Think about the context
Linters, browser extensions, and other tools will give you conflicting and sometimes contradictory results. It’s up to you to decide when an error or warning is really worth acting on or whether it’s something that can’t or isn’t worth fixing. You know your site best so be sure to interpret any warnings in the context of the your site. Your goal is to have as few warnings as possible but you cannot be 100% compliant unless your site is very simple.
How to be WCAG certified
You can’t be. There’s no such thing as a WCAG certification. Your goal is to make the site as accessible as possible but it’s rare to get zero warnings or errors. You’ll always be ignoring some errors for practical reasons and other times you’ll find that linters aren’t able to truly replicate what a screen reader sees so you’ll need to do one more thing to be sure.

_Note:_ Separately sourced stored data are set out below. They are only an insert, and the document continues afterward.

Background: an optimization exercise with open tools, aiming at small area. Do not read the settings as production practice.
The RTL was checked by simulation tests, not by an equivalence proof against the original design.
Power figures rest on the tool's default switching activity, not on a simulated workload.

==> flow/design.v (excerpt) <==
module cnn_input_loader
#(
  parameter int CNT_W = 16
) (
  input  logic               ap_clk,
  input  logic               ap_rst_n,
  input  logic [DATA_W-1:0]  s_data,
  input  logic               s_valid,
  output logic               s_ready,
  input  logic               s_last,
  input  logic               err_clr,
  output logic               ap_start,
  input  logic               ap_ready,
  input  logic               ap_done,
  output logic [FRAME_W-1:0] conv2d_1_input_V,
  output logic               conv2d_1_input_V_ap_vld,
  output logic               busy,
  output logic [CNT_W-1:0]   frame_count,
  output logic               frame_err
);
For scale: roughly 4700 cells after synthesis, ~2100 flip-flops, about 1100 I/O pins, ~0.063 mm² of cells after synthesis.
clock: 5.0 ns
lec_check: 0
cap_margin: 20
core_margin: 2
core_utilization: 70
slew_margin: 20
standard.sh (not shown) runs the stock make flow with config.mk's settings and CLKGATE_MAP_FILE= SYNTH_SCRIPT=/design/flow/synth_recipe.tcl, a recipe that flattens the netlist after the stock synthesis.
==> flow/flow/run.sh <==
#!/bin/bash
# Standard layout, with the smallest buffer on the ports and a clock tree of
# small buffers without dummy loads. Each make run's output goes to its own log.
set -euo pipefail
export BUFFER_PORTS_ARGS="-buffer_cell sky130_fd_sc_hd__buf_1"
export CTS_ARGS="-sink_clustering_enable -repair_clock_nets -buf_list sky130_fd_sc_hd__clkbuf_4 -dont_use_dummy_load"
bash standard.sh finish > make_finish.log 2>&1
The first run completed without violations.
What follows belongs to an exercise in optimizing a design on an open flow for small area, a short achievable clock period and few clock cycles per item; a production flow would make more cautious choices.
RTL that was checked went through simulation tests only; none was proved equivalent to the original.

==> flow/design.v <==
`default_nettype none
package kuart_pkg;
    localparam int unsigned DEFAULT_TABLE_DEPTH = 16;
    localparam int unsigned MAX_OUT             = 16;
    localparam logic [31:0] USER_LIMIT          = 32'h8000_0000;
    localparam logic [31:0] PAGE_MASK           = 32'hFFFF_F000;
    localparam logic [31:0] EXEMPT_RESET        = 32'h02B4_0020;
    localparam logic [1:0] KIND_FAULT   = 2'd0;
    localparam logic [1:0] KIND_RELEASE = 2'd1;
    localparam logic [1:0] KIND_HOLDER  = 2'd2;
    localparam logic [1:0] KIND_NONE    = 2'd3;
    localparam logic REG_TARGET = 1'b0;
    localparam logic REG_EXEMPT = 1'b1;
    localparam int unsigned S_TDATA_W = 136;
    localparam int unsigned M_TDATA_W = 40;
endpackage
`default_nettype wire
`default_nettype none
module kernel_user_access_record_table_unit #(
    parameter int unsigned TABLE_DEPTH = kuart_pkg::DEFAULT_TABLE_DEPTH
) (
    input  wire logic                   aclk,
    input  wire logic                   aresetn,
    input  wire logic                   s_tvalid,
    output logic                        s_tready,
    input  wire logic [kuart_pkg::S_TDATA_W-1:0] s_tdata,
    input  wire logic [1:0]             s_tuser,
    output logic                        m_tvalid,
    input  wire logic                   m_tready,
    output logic [kuart_pkg::M_TDATA_W-1:0] m_tdata,
    output logic                        m_tlast,
    input  wire logic                   cfg_we,
    input  wire logic                   cfg_index,
    input  wire logic [31:0]            cfg_data
);
    localparam int unsigned N = TABLE_DEPTH;
    logic [31:0] target_reg, exempt_reg;
    logic [N-1:0] valid_reg, pend_reg;
    logic         pend_any;   
    logic [31:0] ent_ctx [N];
    logic [31:0] ent_thr [N];
    logic [30:0] ent_adr [N];
    logic [31:0] ent_pc  [N];
    logic [N-1:0] ent_thr0;
    logic        q_valid;
    logic        q_fault, q_viol, q_rd, q_thr0;
    logic [31:0] q_ctx, q_thr, q_pc;
    logic [30:0] q_adr;
    logic        q_rel, q_hold;
    logic [N-1:0] q_v;    
    localparam int unsigned BW = 37;
    logic [BW-1:0] out_reg, sk_reg;
    logic          sk_valid;
    logic          rdy_reg;    
    function automatic logic [N-1:0] lowest(input logic [N-1:0] v);
        logic seen;
        seen = 1'b0;
        for (int k = 0; k < N; k++) begin
            lowest[k] = v[k] && !seen;
            seen = seen || v[k];
        end
    endfunction
    logic [31:0] i_ctx, i_thr, i_adr, i_pc;
    logic i_user, i_prot, i_wr, i_ac, i_ptew, i_pass;
    logic i_fault, i_rel, i_hold, i_rd, i_relok, i_lowpg;
    logic [1:0] i_rpl;
    assign i_ctx  = s_tdata[31:0];
    assign i_thr  = s_tdata[63:32];
    assign i_adr  = s_tdata[95:64];
    assign i_pc   = s_tdata[127:96];
    assign i_user = s_tdata[128];
    assign i_prot = s_tdata[129];
    assign i_wr   = s_tdata[130];
    assign i_rpl  = s_tdata[132:131];
    assign i_ac   = s_tdata[133];
    assign i_ptew = s_tdata[134];
    assign i_pass = (i_ctx == target_reg) && !i_adr[31] && i_prot &&
                    !(i_wr && !i_ptew) && !i_user && (i_rpl != 2'd3) && !i_ac;
    assign i_fault = (s_tuser == kuart_pkg::KIND_FAULT);
    assign i_rel   = (s_tuser == kuart_pkg::KIND_RELEASE);
    assign i_hold  = (s_tuser == kuart_pkg::KIND_HOLDER);
    assign i_rd    = i_pass && !i_wr;
    assign i_relok = (i_ctx != exempt_reg);
    assign i_lowpg = !i_adr[31];
    logic [N-1:0] free_v, free_1h;
    assign free_v  = ~valid_reg & ~pend_reg;
    assign free_1h = lowest(free_v);
    logic f_dbl, f_rel, f_hold;
    always_comb begin
        logic pg_eq, adr_eq, pc_eq, ctx_eq, thr_eq;
        pg_eq  = (q_adr[30:12] == i_adr[30:12]);
        adr_eq = pg_eq && (q_adr[11:0] == i_adr[11:0]);
        pc_eq  = (q_pc == i_pc);
        ctx_eq = (q_ctx == i_ctx);
        thr_eq = (q_thr == i_thr);
        f_dbl  = adr_eq && !pc_eq;
        f_rel  = (ctx_eq && thr_eq) || q_thr0;
        f_hold = thr_eq && pg_eq;
    end
    logic [N-1:0] c_dbl, c_rel, c_hold;
    for (genvar i = 0; i < N; i++) begin : g_cmp
        logic adr_eq, pg_eq, pc_eq, ctx_eq, thr_eq;
        assign pg_eq  = (ent_adr[i][30:12] == i_adr[30:12]);
        assign adr_eq = pg_eq && (ent_adr[i][11:0] == i_adr[11:0]);
        assign pc_eq  = (ent_pc[i] == i_pc);
        assign ctx_eq = (ent_ctx[i] == i_ctx);
        assign thr_eq = (ent_thr[i] == i_thr);
        assign c_dbl[i]  = free_1h[i] ? f_dbl  : (adr_eq && !pc_eq);
        assign c_rel[i]  = free_1h[i] ? f_rel  : ((ctx_eq && thr_eq) || ent_thr0[i]);
        assign c_hold[i] = free_1h[i] ? f_hold : (thr_eq && pg_eq);
    end
    logic [N-1:0] rel_v, hold_1h, sel_v, sel_1h, sel_rest;
    logic dbl_any, free_any, rec;
    logic [N-1:0] hit_v;
    logic go, emit_p, beat_en, out_free, take;
    assign hit_v    = q_v & valid_reg;
    assign dbl_any  = q_fault && (|hit_v);
    assign free_any = |free_v;
    assign rec      = q_fault && q_rd && !(|hit_v) && free_any;
    assign rel_v    = q_rel ? hit_v : '0;
    assign hold_1h  = q_hold ? lowest(hit_v) : '0;
    assign out_free = !m_tvalid || m_tready;
    assign go       = q_valid && !pend_any && !sk_valid;
    assign emit_p   = pend_any && !sk_valid;
    assign beat_en  = go || emit_p;
    assign s_tready = rdy_reg;    
    assign take     = s_tvalid && s_tready;
    logic q_valid_n, pend_any_n, sk_valid_n;
    always_comb begin
        q_valid_n = q_valid;
        if (take)    q_valid_n = (s_tuser != kuart_pkg::KIND_NONE);
        else if (go) q_valid_n = 1'b0;
        pend_any_n = beat_en ? (|sel_rest) : pend_any;
        sk_valid_n = sk_valid;
        if (beat_en)       sk_valid_n = !out_free;
        else if (out_free) sk_valid_n = 1'b0;
    end
    assign sel_v    = pend_any ? pend_reg : (rel_v | hold_1h);
    assign sel_1h   = pend_any ? lowest(pend_reg) : (lowest(rel_v) | hold_1h);
    assign sel_rest = sel_v & ~sel_1h;
    logic [30:0] sel_adr;
    always_comb begin
        sel_adr = '0;
        for (int i = 0; i < N; i++)
            if (sel_1h[i]) sel_adr = sel_adr | ent_adr[i];
    end
    logic [BW-1:0] beat;
    assign beat = {sel_adr,
                   |sel_v,                            
                   !pend_any && (|hold_1h),           
                   !pend_any && rec,                  
                   !pend_any && dbl_any,              
                   !pend_any && q_fault && q_viol,    
                   !(|sel_rest)};                     
    assign m_tdata = {3'd0, 1'b0, out_reg[BW-1:1]};
    assign m_tlast = out_reg[0];
    always_ff @(posedge aclk) begin
        if (!aresetn) begin
            target_reg <= 32'd0;
            exempt_reg <= kuart_pkg::EXEMPT_RESET;
            valid_reg  <= '0;
            pend_reg   <= '0;
            pend_any   <= 1'b0;
            q_valid    <= 1'b0;
            sk_valid   <= 1'b0;
            rdy_reg    <= 1'b1;
            m_tvalid   <= 1'b0;
        end else begin
            if (cfg_we) begin
                if (cfg_index == kuart_pkg::REG_TARGET) target_reg <= cfg_data;
                else                                    exempt_reg <= cfg_data;
            end
            q_valid  <= q_valid_n;
            sk_valid <= sk_valid_n;
            rdy_reg  <= !q_valid_n || (!pend_any_n && !sk_valid_n);
            if (go) valid_reg <= (valid_reg | (rec ? free_1h : '0)) & ~rel_v & ~hold_1h;
            if (beat_en) pend_reg <= sel_rest;
            pend_any <= pend_any_n;
            if (beat_en)       m_tvalid <= 1'b1;
            else if (out_free) m_tvalid <= sk_valid;
        end
    end
    always_ff @(posedge aclk) begin
        if (out_free && (beat_en || sk_valid)) out_reg <= sk_valid ? sk_reg : beat;
        if (beat_en && !out_free) sk_reg <= beat;
    end
    always_ff @(posedge aclk) begin
        if (take) begin
            q_fault <= i_fault;
            q_viol  <= i_pass;
            q_rd    <= i_rd;
            q_thr0  <= (i_thr == 32'd0);
            q_ctx   <= i_ctx;
            q_thr   <= i_thr;
            q_adr   <= i_adr[30:0];
            q_pc    <= i_pc;
            q_rel   <= i_rel;
            q_hold  <= i_hold;
            q_v     <= (i_fault && i_rd)    ? c_dbl  :
                       (i_rel && i_relok)   ? c_rel  :
                       (i_hold && i_lowpg)  ? c_hold : '0;
        end
    end
    always_ff @(posedge aclk) begin
        for (int i = 0; i < N; i++) begin
            if (free_1h[i]) begin
                ent_ctx[i]  <= q_ctx;
                ent_thr[i]  <= q_thr;
                ent_adr[i]  <= q_adr;
                ent_pc[i]   <= q_pc;
                ent_thr0[i] <= q_thr0;
            end
        end
    end
endmodule
`default_nettype wire
Settings: LEC_CHECK=0, CAP_MARGIN=20, CORE_MARGIN=2, CORE_UTILIZATION=60, SETUP_SLACK_MARGIN=3.2, SLEW_MARGIN=20; clock period 6.0 ns.
run.sh (not shown) runs the stock make flow with config.mk's settings and CLKGATE_MAP_FILE= SYNTH_SCRIPT=/design/flow/synth_recipe.tcl, a recipe that flattens the netlist after the stock synthesis.
Testbench counts at the start, summed over its fixed seeds: cycles 5,223, items 4,800.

Learn to use a screen reader
Actually, you’ll need to learn two screen readers at a minimum.
All Macs come with VoiceOver, a great screen reader built right into the Mac and activated by pressing Command and F5 to turn it on or off. Using VoiceOver you can tab and use the arrow buttons to move around the screen and have each element read to you. It takes a bit to get used to so I recommend going through the tutorial first.
On Windows most people with disabilities use JAWS with Internet Explorer. Luckily, JAWS offers an unlimited free trial with the caveat that you can only use it for 40 minutes at a time. The controls are similar to VoiceOver but you may need to look up the docs to get a real feel for it. If you’re on a Mac visit modern.ie and run their free virtual machines in VirtualBox, another free VM runner.

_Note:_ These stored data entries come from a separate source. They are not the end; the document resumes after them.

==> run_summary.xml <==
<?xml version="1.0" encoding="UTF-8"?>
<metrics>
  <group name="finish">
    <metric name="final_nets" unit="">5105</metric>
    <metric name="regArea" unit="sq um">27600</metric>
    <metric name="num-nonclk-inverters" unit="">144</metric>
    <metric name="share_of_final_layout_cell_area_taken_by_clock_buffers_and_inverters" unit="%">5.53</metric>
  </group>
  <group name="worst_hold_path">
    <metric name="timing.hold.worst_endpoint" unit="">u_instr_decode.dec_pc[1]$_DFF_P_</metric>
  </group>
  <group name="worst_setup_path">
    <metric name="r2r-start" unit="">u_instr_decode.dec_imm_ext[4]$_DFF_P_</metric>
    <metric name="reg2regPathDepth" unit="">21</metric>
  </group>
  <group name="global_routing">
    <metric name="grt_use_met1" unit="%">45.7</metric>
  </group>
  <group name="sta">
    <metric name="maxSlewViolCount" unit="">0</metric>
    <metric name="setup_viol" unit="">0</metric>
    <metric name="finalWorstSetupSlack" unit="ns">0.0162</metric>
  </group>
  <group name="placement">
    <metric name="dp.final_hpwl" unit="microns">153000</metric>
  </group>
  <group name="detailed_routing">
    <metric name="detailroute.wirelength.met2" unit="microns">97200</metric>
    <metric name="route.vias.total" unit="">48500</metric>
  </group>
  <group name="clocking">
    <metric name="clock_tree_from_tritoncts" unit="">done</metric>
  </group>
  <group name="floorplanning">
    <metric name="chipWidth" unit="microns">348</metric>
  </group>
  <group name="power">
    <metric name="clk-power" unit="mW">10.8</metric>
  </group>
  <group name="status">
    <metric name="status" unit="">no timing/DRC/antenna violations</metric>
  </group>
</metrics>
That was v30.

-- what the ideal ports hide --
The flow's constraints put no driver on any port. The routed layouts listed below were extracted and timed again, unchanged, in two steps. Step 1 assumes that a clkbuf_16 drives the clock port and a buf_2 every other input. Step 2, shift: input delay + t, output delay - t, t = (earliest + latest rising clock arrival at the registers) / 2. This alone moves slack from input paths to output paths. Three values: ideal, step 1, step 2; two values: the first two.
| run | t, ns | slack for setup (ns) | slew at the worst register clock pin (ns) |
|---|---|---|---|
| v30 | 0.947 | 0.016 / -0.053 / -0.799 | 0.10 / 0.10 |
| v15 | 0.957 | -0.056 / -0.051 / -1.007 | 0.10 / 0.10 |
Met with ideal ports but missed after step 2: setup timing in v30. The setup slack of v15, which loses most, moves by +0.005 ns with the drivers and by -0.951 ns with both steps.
Background: an optimization exercise with open tools, aiming at small area, a short achievable clock period and few clock cycles per item. Do not read the settings as production practice. No run shown here included a check of the RTL's function; only the layout flow was run.

## flow/design.v (module list and top-level ports; edited modules follow where they fit)
// module seq_mac_unit: 481 lines
// module csa_fa: 4 lines
// module csa_ha: 4 lines
// module prefix_add: 302 lines
module seq_mac_unit (
    input  logic        clk_i,
    input  logic        rst_i,
    input  logic        MUL_Start_STRB_i,
    input  logic [81:0] a_i,
    input  logic [81:0] b_i,
    input  logic [81:0] acc_i,
    output logic        MUL_Done_STRB_o,
    output logic [81:0] out_o,
    output logic        busy_o
);
  // ...
==> flow/flow/run.sh <==
#!/bin/bash
# Own flow: the standard layout (standard.sh, unchanged synthesis and
# steps), with one change: the port buffers that ORFS inserts before global
# placement are plain sky130_fd_sc_hd__buf_1 cells instead of the default
# choice. Every input and output port still gets its own buffer.
# The full make output goes to standard.log; ORFS's per-step logs stay
# under orfs/logs/.
set -euo pipefail
bash standard.sh "BUFFER_PORTS_ARGS=-buffer_cell sky130_fd_sc_hd__buf_1" finish > standard.log 2>&1
==> flow/standard.sh <==
#!/bin/bash
# synth_recipe.tcl (not shown) runs the flow's synth.tcl, then flattens the netlist and writes it again
# the make line also repeats each setting of config.mk as NAME=value (left out here)
make -C /OpenROAD-flow-scripts/flow DESIGN_CONFIG=/design/flow/config.mk WORK_HOME=/design/flow/orfs CLKGATE_MAP_FILE= SYNTH_SCRIPT=/design/flow/synth_recipe.tcl "${@:-finish}"
==> flow/config.mk <==
export PLATFORM = sky130hd
export DESIGN_NAME = seq_mac_unit
export DESIGN_NICKNAME = seq_mac_unit
export VERILOG_FILES = /design/flow/design.v
export SDC_FILE = /design/flow/constraint.sdc
export NUM_CORES = 4
export LEC_CHECK = 0
export CAP_MARGIN = 20
export CORE_MARGIN = 2
export CORE_UTILIZATION = 50
export SETUP_SLACK_MARGIN = 4.2
export SLEW_MARGIN = 20
export SYNTH_HIERARCHICAL = 1
==> flow/constraint.sdc <==
create_clock -name core_clock -period 8.0 [get_ports {clk_i}]
set_input_delay 1.6000 -clock core_clock [delete_from_list [all_inputs] [get_ports {clk_i}]]
set_output_delay 1.6000 -clock core_clock [all_outputs]
set_load 0.01 [all_outputs]
From an optimization exercise on the open Yosys and OpenROAD flow, aimed at small area and a short achievable clock period; shortcuts taken in it are not production practice.
Function was checked by simulation only, so behaviour that the tests miss may differ from the original.
Power figures rest on the tool's default switching activity, not on a simulated workload.

==> module sobel_3x3, before the edit <==
module sobel_3x3 #(
  parameter int IMG_WIDTH  = 128,
  parameter int IMG_HEIGHT = 128,
  parameter int DATA_W     = DATA_W_DEF
) (
  input  logic              clk,
  input  logic              rst_n,
  input  logic              valid_in,
  input  logic [DATA_W-1:0] pixel_in,
  output logic              valid_out,
  output logic [DATA_W-1:0] pixel_out,
  output logic              eof_out
);
  localparam int CW    = $clog2(IMG_WIDTH);
  localparam int RW    = $clog2(IMG_HEIGHT);
  localparam int NST   = 5;                   
  localparam int HW    = DATA_W - 1;          
  logic              acc;
  logic [CW-1:0]     col_q;
  logic [RW-1:0]     row_q;
  logic              last_col, last_row, win_ok;
  logic [IMG_WIDTH-1:0][DATA_W-1:0]   lb1;
  logic [IMG_WIDTH+1:0][DATA_W-1:0]   lb2;
  logic [2:0][DATA_W-1:0] w_t, w_m, w_b;
  logic [NST:1]      v_q, eof_q;
  logic [DATA_W:0]   u1_q, v1_q, w1_q, x1_q;          
  logic [DATA_W+1:0] ya2_q, yb2_q;                    
  logic [DATA_W:0]   u2_q;
  logic [DATA_W+2:0] a3_q, b3_q;                      
  logic              sat4_q;                           
  logic [HW-1:0]     ma4_q, mb4_q;
  logic [DATA_W-1:0] pix_q;                            
  logic              sat_a, sat_b;
  logic [HW-1:0]     ma, mb, mx;
  sobel_line_buffer #(.DEPTH(IMG_WIDTH), .DATA_W(DATA_W)) u_lb1 (
    .clk  (clk),
    .en   (valid_in),
    .din  (pixel_in),
    .taps (lb1)
  );
  sobel_line_buffer #(.DEPTH(IMG_WIDTH + 2), .DATA_W(DATA_W)) u_lb2 (
    .clk  (clk),
    .en   (valid_in),
    .din  (lb1[IMG_WIDTH-1]),
    .taps (lb2)
  );
  assign w_b = {pixel_in, lb1[0], lb1[1]};
  assign w_m = {lb1[IMG_WIDTH-1], lb2[0], lb2[1]};
  assign w_t = {lb2[IMG_WIDTH-1], lb2[IMG_WIDTH], lb2[IMG_WIDTH+1]};
  assign last_col = (col_q == CW'(IMG_WIDTH - 1));
  assign last_row = (row_q == RW'(IMG_HEIGHT - 1));
  assign acc      = rst_n && valid_in;
  assign win_ok   = acc && (row_q >= RW'(2)) && (col_q >= CW'(2));
  assign sat_a = ~((a3_q[DATA_W+2:HW] == '0) ||
                   ((a3_q[DATA_W+2:HW] == '1) && (a3_q[HW-1:0] != '0)));
  assign sat_b = ~((b3_q[DATA_W+2:HW] == '0) ||
                   ((b3_q[DATA_W+2:HW] == '1) && (b3_q[HW-1:0] != '0)));
  assign ma = a3_q[DATA_W+2] ? HW'(-a3_q[HW-1:0]) : a3_q[HW-1:0];
  assign mb = b3_q[DATA_W+2] ? HW'(-b3_q[HW-1:0]) : b3_q[HW-1:0];
  assign mx = (ma4_q > mb4_q) ? ma4_q : mb4_q;
  always_ff @(posedge clk) begin
    u1_q   <= {1'b0, w_m[2]} - {1'b0, w_m[0]};
    v1_q   <= {1'b0, w_b[2]} - {1'b0, w_t[0]};
    w1_q   <= {1'b0, w_b[1]} - {1'b0, w_t[1]};
    x1_q   <= {1'b0, w_t[2]} - {1'b0, w_b[0]};
    ya2_q  <= {v1_q[DATA_W], v1_q} + {w1_q[DATA_W], w1_q};
    yb2_q  <= {x1_q[DATA_W], x1_q} - {w1_q[DATA_W], w1_q};
    u2_q   <= u1_q;
    a3_q   <= {ya2_q[DATA_W+1], ya2_q} + {{2{u2_q[DATA_W]}}, u2_q};
    b3_q   <= {yb2_q[DATA_W+1], yb2_q} + {{2{u2_q[DATA_W]}}, u2_q};
    sat4_q <= sat_a | sat_b;
    ma4_q  <= ma;
    mb4_q  <= mb;
    pix_q  <= sat4_q ? {DATA_W{1'b1}} : {mx, 1'b0};
  end
  always_ff @(posedge clk) begin
    if (!rst_n) begin
      col_q <= '0;
      row_q <= '0;
      v_q   <= '0;
      eof_q <= '0;
    end else begin
      if (valid_in) begin
        if (last_col) begin
          col_q <= '0;
          row_q <= last_row ? '0 : row_q + RW'(1);
        end else begin
          col_q <= col_q + CW'(1);
        end
      end
      v_q   <= {v_q[NST-1:1], win_ok};
      eof_q <= {eof_q[NST-1:1], win_ok && last_row && last_col};
    end
  end
  assign valid_out = v_q[NST];
  assign pixel_out = pix_q;
  assign eof_out   = eof_q[NST];
endmodule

You can’t be totally compliant. If you have a requirement to be WCAG compliant then you basically have to make a good faith effort and that qualifies as compliant. Besides that you can only fix what the client asks for. If you’re lucky you’ll have access to professionals who will audit the site for you and tell you which areas of your site aren’t compliant after you think you’ve covered everything and after that you can decide based on your circumstances which suggestions are reasonable and which you just can’t accommodate.
So unfortunately the short answer is that you cannot be conformant. There is no official certification. Follow these tips and you’ll get about as close as you can. Just don’t be lazy and blow off things you may find annoying. There’s a sizeable portion of the web being surfed by the visually impaired and you don’t want to exclude them from your site especially if you’re selling something. Good luck.